简体   繁体   中英

Need help figuring out why I am getting a java.lang.StackOverflowError on my TestClock.java program

Hello and thanks for any help you can offer,

I am still pretty new to Java and I need some help figuring out why my program doesn't work. Everything looks good when I compile and I used two command line args (11:45:12 11:48:13). When I run the program it kicks back this error:

Exception in thread "main" java.lang.StackOverflowError at Clock.toString(Clock.java:37)

What am i forgetting to do? Any idea what i need to fix?

Here is the code:

For my Clock Class:

//header files

import java.time.LocalTime;
import static java.lang.System.out;

// creating class clock
public class Clock {

// private data fields
private LocalTime startTime;
private LocalTime stopTime;

// no argument cosntructor to initilize startTime to current time
protected Clock() {
    startTime = LocalTime.now();
}

//method start() resets the startTime to the given time
protected LocalTime start() {
    startTime = LocalTime.now();
    return startTime;
}

//method stop() sets the endTime to given time
protected LocalTime stop() {
    stopTime = LocalTime.now();
    return stopTime;
}

//getElapsedTime() method returns elapsed time in sconds
private void geElapsedTime() {
    long elapsedTime = stopTime.getSecond() - startTime.getSecond();
    out.println("Elapsed time is seconds: " + elapsedTime);
}

public String toString() {
    return toString();
}
}

For my TestClock Class:

// header files
import java.time.LocalTime;
import static java.lang.System.err;
import static java.lang.System.out;

// creating class of TestClock
class TestClock {

// construct a clock instance and return elapsed time
public static void main(String[] args) {

// creating object
    Clock newClock = new Clock();

// checking the condition using loop
    if (args.length == 2) {
        LocalTime startTime = LocalTime.parse(args[0]);
        LocalTime endTime = LocalTime.parse(args[1]);
    }
    else {
        err.println("Application requires 2 command line arguments");
                  System.exit(1);
    }

// display new clock value
    out.println(newClock);

}


}

Your toString() method in the Clock class is recursively calling itself. I think you probably wanted super.toString() , although, in that case overriding the method in the first place is unnecessary. If you wanted to print the times, you would use startTime.toString() or stopTime.toString() .

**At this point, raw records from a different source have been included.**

<file path="src/include/lmd_params.svh">
// constants of the logic and move datapath
`ifndef LMD_PARAMS_SVH
`define LMD_PARAMS_SVH
`define LMD_DATA_W   32
`define LMD_HALF_W   16
`define LMD_NREG     8
`define LMD_RSEL_W   3
`define LMD_ADDR_W   32
`define LMD_WORD_RST 32'h0000_0000
`define LMD_WORD_ONE 32'h0000_0001
`endif

</file>
<file path="src/include/lmd_pkg.sv">
// types of the logic and move datapath
`include "lmd_params.svh"
package lmd_pkg;
  typedef enum logic [4:0] {
    OP_AND_FULL, OP_OR_FULL, OP_XOR_FULL,
    OP_AND_HALF, OP_OR_HALF, OP_XOR_HALF,
    OP_BOOL_CC, OP_BOOL_REG, OP_BOOL_HALF, OP_BOOL_FLOAT,
    OP_SET_FALSE, OP_SET_TRUE,
    OP_SWAP_REG_MEM_FULL, OP_SWAP_REG_MEM_HALF,
    OP_SWAP_HALVES, OP_SWAP_HALVES_CLEAR_HI, OP_SWAP_HALVES_CLEAR_LO,
    OP_SWAP_BYTES, OP_SWAP_BYTES_CLEAR_HI, OP_SWAP_BYTES_CLEAR_LO,
    OP_STORE_FULL, OP_STORE_HALF, OP_COND_STORE_FULL, OP_COND_STORE_HALF,
    OP_LOAD_FULL, OP_LOAD_HALF, OP_LOAD_HALF_SHIFT_ONE, OP_LOAD_HALF_SHIFT_TWO
  } lmd_op_t;
  typedef enum logic [2:0] {
    REL_LT, REL_LE, REL_EQ, REL_NE, REL_GE, REL_GT
  } lmd_rel_t;
  typedef struct packed {
    lmd_op_t                  op;
    lmd_rel_t                 rel;
    logic [`LMD_RSEL_W-1:0]   rsel;
    logic [`LMD_ADDR_W-1:0]   effective_address;
  } lmd_req_t;
  typedef struct packed {
    logic                     lt;
    logic                     eq;
  } lmd_cc_t;
  typedef struct packed {
    logic                     rd;
    logic                     wr;
    logic                     half;
    logic [`LMD_ADDR_W-1:0]   addr;
    logic [`LMD_DATA_W-1:0]   wdata;
  } lmd_mem_t;
endpackage : lmd_pkg

</file>
<file path="src/core/lmd_core.sv">
// logic, logicize and move datapath with its general registers
`timescale 1ns/1ps
`default_nettype none
`include "lmd_params.svh"
module lmd_core (
  input  wire logic                    ref_clk_in,
  input  wire logic                    resetn_in,
  input  wire logic                    ce_in,
  input  wire logic                    req_valid_in,
  input  wire lmd_pkg::lmd_req_t       req_in,
  output var  logic                    req_ready_out,
  output var  logic                    done_out,
  input  wire lmd_pkg::lmd_cc_t        condition_codes_in,
  input  wire logic [`LMD_DATA_W-1:0]  float_acc_in,
  output var  lmd_pkg::lmd_mem_t       mem_out,
  input  wire logic                    mem_ack_in,
  input  wire logic [`LMD_DATA_W-1:0]  mem_rdata_in,
  input  wire logic [`LMD_RSEL_W-1:0]  view_sel_in,
  output var  logic [`LMD_DATA_W-1:0]  view_data_out
);
  typedef enum logic [2:0] {
    ST_IDLE, ST_READ, ST_EXEC, ST_WRITE, ST_DONE
  } lmd_state_t;

  lmd_state_t               state_reg, state_next;
  lmd_pkg::lmd_req_t        req_reg, req_next;
  lmd_pkg::lmd_mem_t        mem_reg, mem_next;
  logic [`LMD_DATA_W-1:0]   regs_reg [`LMD_NREG];
  logic [`LMD_DATA_W-1:0]   regs_next [`LMD_NREG];
  logic [`LMD_DATA_W-1:0]   opnd_reg, opnd_next;
  logic [`LMD_DATA_W-1:0]   view_reg, view_next;
  logic                     ready_reg, ready_next;
  logic                     done_reg, done_next;

  ////////////////////////////////////////////////////////////////////////////
  // operand views; bit 31 is the msb, so the high half is [31:16]
  logic [`LMD_RSEL_W-1:0]   rsel_nxt;
  logic [`LMD_DATA_W-1:0]   cur_r;
  logic [`LMD_DATA_W-1:0]   nxt_r;
  logic [`LMD_HALF_W-1:0]   r_hi;
  logic [`LMD_HALF_W-1:0]   r_lo;
  logic [`LMD_HALF_W-1:0]   m_half;

  assign rsel_nxt = req_reg.rsel + 3'h1;
  assign cur_r    = regs_reg[req_reg.rsel];
  assign nxt_r    = regs_reg[rsel_nxt];
  assign r_hi     = cur_r[31:16];
  assign r_lo     = cur_r[15:0];
  assign m_half   = opnd_reg[15:0];

  function automatic logic rel_holds(lmd_pkg::lmd_rel_t rel, logic neg, logic zero);
    logic res;
    res = 1'b0;
    unique case (rel)
      lmd_pkg::REL_LT: res = neg;
      lmd_pkg::REL_LE: res = neg | zero;
      lmd_pkg::REL_EQ: res = zero;
      lmd_pkg::REL_NE: res = ~zero;
      lmd_pkg::REL_GE: res = ~neg;
      lmd_pkg::REL_GT: res = ~neg & ~zero;
      default:         res = 1'b0;
    endcase
    return res;
  endfunction : rel_holds

  function automatic logic needs_read(lmd_pkg::lmd_op_t op);
    logic res;
    res = 1'b0;
    unique case (op)
      lmd_pkg::OP_AND_FULL, lmd_pkg::OP_OR_FULL, lmd_pkg::OP_XOR_FULL,
      lmd_pkg::OP_AND_HALF, lmd_pkg::OP_OR_HALF, lmd_pkg::OP_XOR_HALF,
      lmd_pkg::OP_SWAP_REG_MEM_FULL, lmd_pkg::OP_SWAP_REG_MEM_HALF,
      lmd_pkg::OP_COND_STORE_FULL, lmd_pkg::OP_COND_STORE_HALF,
      lmd_pkg::OP_LOAD_FULL, lmd_pkg::OP_LOAD_HALF,
      lmd_pkg::OP_LOAD_HALF_SHIFT_ONE, lmd_pkg::OP_LOAD_HALF_SHIFT_TWO: res = 1'b1;
      default: res = 1'b0;
    endcase
    return res;
  endfunction : needs_read

  function automatic logic is_half(lmd_pkg::lmd_op_t op);
    logic res;
    res = 1'b0;
    unique case (op)
      lmd_pkg::OP_AND_HALF, lmd_pkg::OP_OR_HALF, lmd_pkg::OP_XOR_HALF,
      lmd_pkg::OP_SWAP_REG_MEM_HALF, lmd_pkg::OP_STORE_HALF,
      lmd_pkg::OP_COND_STORE_HALF, lmd_pkg::OP_LOAD_HALF,
      lmd_pkg::OP_LOAD_HALF_SHIFT_ONE, lmd_pkg::OP_LOAD_HALF_SHIFT_TWO: res = 1'b1;
      default: res = 1'b0;
    endcase
    return res;
  endfunction : is_half

  ////////////////////////////////////////////////////////////////////////////
  // execute: register result and memory write for the held request
  // condition codes are only read here, never driven
  logic                     res_we;
  logic [`LMD_DATA_W-1:0]   res_val;
  logic                     mw_en;
  logic [`LMD_DATA_W-1:0]   mw_data;
  logic                     test_ok;

  always_comb begin
    res_we  = 1'b1;
    res_val = cur_r;
    mw_en   = 1'b0;
    mw_data = cur_r;
    test_ok = 1'b0;
    unique case (req_reg.op)
      lmd_pkg::OP_AND_FULL: res_val = cur_r & opnd_reg;
      lmd_pkg::OP_OR_FULL:  res_val = cur_r | opnd_reg;
      lmd_pkg::OP_XOR_FULL: res_val = cur_r ^ opnd_reg;
      lmd_pkg::OP_AND_HALF: res_val = {r_hi & m_half, r_lo};
      lmd_pkg::OP_OR_HALF:  res_val = {r_hi | m_half, r_lo};
      lmd_pkg::OP_XOR_HALF: res_val = {r_hi ^ m_half, r_lo};
      lmd_pkg::OP_BOOL_CC, lmd_pkg::OP_BOOL_REG,
      lmd_pkg::OP_BOOL_HALF, lmd_pkg::OP_BOOL_FLOAT: begin
        unique case (req_reg.op)
          lmd_pkg::OP_BOOL_CC: test_ok = rel_holds(req_reg.rel,
            condition_codes_in.lt, condition_codes_in.eq);
          lmd_pkg::OP_BOOL_REG: test_ok = rel_holds(req_reg.rel,
            cur_r[31], cur_r == `LMD_WORD_RST);
          lmd_pkg::OP_BOOL_HALF: test_ok = rel_holds(req_reg.rel,
            r_hi[15], r_hi == 16'h0000);
          default: test_ok = rel_holds(req_reg.rel,
            float_acc_in[31], float_acc_in == `LMD_WORD_RST);
        endcase
        res_val = test_ok ? `LMD_WORD_ONE : `LMD_WORD_RST;
      end
      lmd_pkg::OP_SET_FALSE: res_val = `LMD_WORD_RST;
      lmd_pkg::OP_SET_TRUE:  res_val = `LMD_WORD_ONE;
      lmd_pkg::OP_SWAP_REG_MEM_FULL: begin
        res_val = opnd_reg;
        mw_en   = 1'b1;
        mw_data = cur_r;
      end
      lmd_pkg::OP_SWAP_REG_MEM_HALF: begin
        res_val = {m_half, r_lo};
        mw_en   = 1'b1;
        mw_data = {16'h0000, r_hi};
      end
      lmd_pkg::OP_SWAP_HALVES:          res_val = {r_lo, r_hi};
      lmd_pkg::OP_SWAP_HALVES_CLEAR_HI: res_val = {16'h0000, r_hi};
      lmd_pkg::OP_SWAP_HALVES_CLEAR_LO: res_val = {r_lo, 16'h0000};
      lmd_pkg::OP_SWAP_BYTES:   res_val = {r_hi[7:0], r_hi[15:8], r_lo};
      lmd_pkg::OP_SWAP_BYTES_CLEAR_HI: res_val = {8'h00, r_hi[15:8], r_lo};
      lmd_pkg::OP_SWAP_BYTES_CLEAR_LO: res_val = {r_hi[7:0], 8'h00, r_lo};
      lmd_pkg::OP_STORE_FULL: begin
        res_we = 1'b0;
        mw_en  = 1'b1;
      end
      lmd_pkg::OP_STORE_HALF: begin
        res_we  = 1'b0;
        mw_en   = 1'b1;
        mw_data = {16'h0000, r_hi};
      end
      lmd_pkg::OP_COND_STORE_FULL: begin
        res_we = 1'b0;
        mw_en  = (nxt_r == opnd_reg);
      end
      lmd_pkg::OP_COND_STORE_HALF: begin
        res_we  = 1'b0;
        mw_en   = (r_lo == m_half);
        mw_data = {16'h0000, r_hi};
      end
      lmd_pkg::OP_LOAD_FULL: res_val = opnd_reg;
      lmd_pkg::OP_LOAD_HALF: res_val = {m_half, r_lo};
      lmd_pkg::OP_LOAD_HALF_SHIFT_ONE: res_val = {m_half[14:0], 1'b0, r_lo};
      lmd_pkg::OP_LOAD_HALF_SHIFT_TWO: res_val = {m_half[13:0], 2'b00, r_lo};
      default: res_we = 1'b0;
    endcase
  end

  ////////////////////////////////////////////////////////////////////////////
  // sequencing; memory request is a level held until the acknowledge
  always_comb begin
    state_next = state_reg;
    req_next   = req_reg;
    mem_next   = mem_reg;
    regs_next  = regs_reg;
    opnd_next  = opnd_reg;
    ready_next = ready_reg;
    done_next  = 1'b0;
    view_next  = regs_reg[view_sel_in];
    unique case (state_reg)
      ST_IDLE: begin
        ready_next = 1'b1;
        if (req_valid_in && ready_reg) begin
          req_next      = req_in;
          ready_next    = 1'b0;
          mem_next.half = is_half(req_in.op);
          mem_next.addr = req_in.effective_address;
          if (needs_read(req_in.op)) begin
            mem_next.rd = 1'b1;
            state_next  = ST_READ;
          end else begin
            state_next = ST_EXEC;
          end
        end
      end
      ST_READ: begin
        if (mem_ack_in) begin
          mem_next.rd = 1'b0;
          opnd_next   = mem_rdata_in;
          state_next  = ST_EXEC;
        end
      end
      ST_EXEC: begin
        if (res_we) begin
          regs_next[req_reg.rsel] = res_val;
        end
        if (mw_en) begin
          mem_next.wr    = 1'b1;
          mem_next.wdata = mw_data;
          state_next     = ST_WRITE;
        end else begin
          state_next = ST_DONE;
        end
      end
      ST_WRITE: begin
        if (mem_ack_in) begin
          mem_next.wr = 1'b0;
          state_next  = ST_DONE;
        end
      end
      ST_DONE: begin
        done_next  = 1'b1;
        ready_next = 1'b1;
        state_next = ST_IDLE;
      end
    endcase
  end

  // registers are cleared by the synchronous reset so a read before any load is defined
  always_ff @(posedge ref_clk_in) begin
    if (!resetn_in) begin
      state_reg <= ST_IDLE;
      req_reg   <= '0;
      mem_reg   <= '0;
      opnd_reg  <= `LMD_WORD_RST;
      view_reg  <= `LMD_WORD_RST;
      ready_reg <= 1'b0;
      done_reg  <= 1'b0;
      for (int i = 0; i < `LMD_NREG; i++) begin
        regs_reg[i] <= `LMD_WORD_RST;
      end
    end else if (ce_in) begin
      state_reg <= state_next;
      req_reg   <= req_next;
      mem_reg   <= mem_next;
      opnd_reg  <= opnd_next;
      view_reg  <= view_next;
      ready_reg <= ready_next;
      done_reg  <= done_next;
      regs_reg  <= regs_next;
    end
  end

  assign req_ready_out = ready_reg;
  assign done_out      = done_reg;
  assign mem_out       = mem_reg;
  assign view_data_out = view_reg;

  logic fire;
  assign fire = ce_in && state_reg == ST_EXEC;
endmodule : lmd_core
`default_nettype wire

</file>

You are returning toString() to itself basically, which looks to me to be a recursive call. This is over-flowing the stack and giving you the error. toString() is a method in the Object class, which all objects inherit from. You need to over-ride it with your own String interpretation. You should do something like

@Override
public String toString()
{
return "The starttime is: " + startTime " and endtime is: " + endTime";
}

Your toString method calls itself infinitely. You should just remove it,especially since it does not output anything special.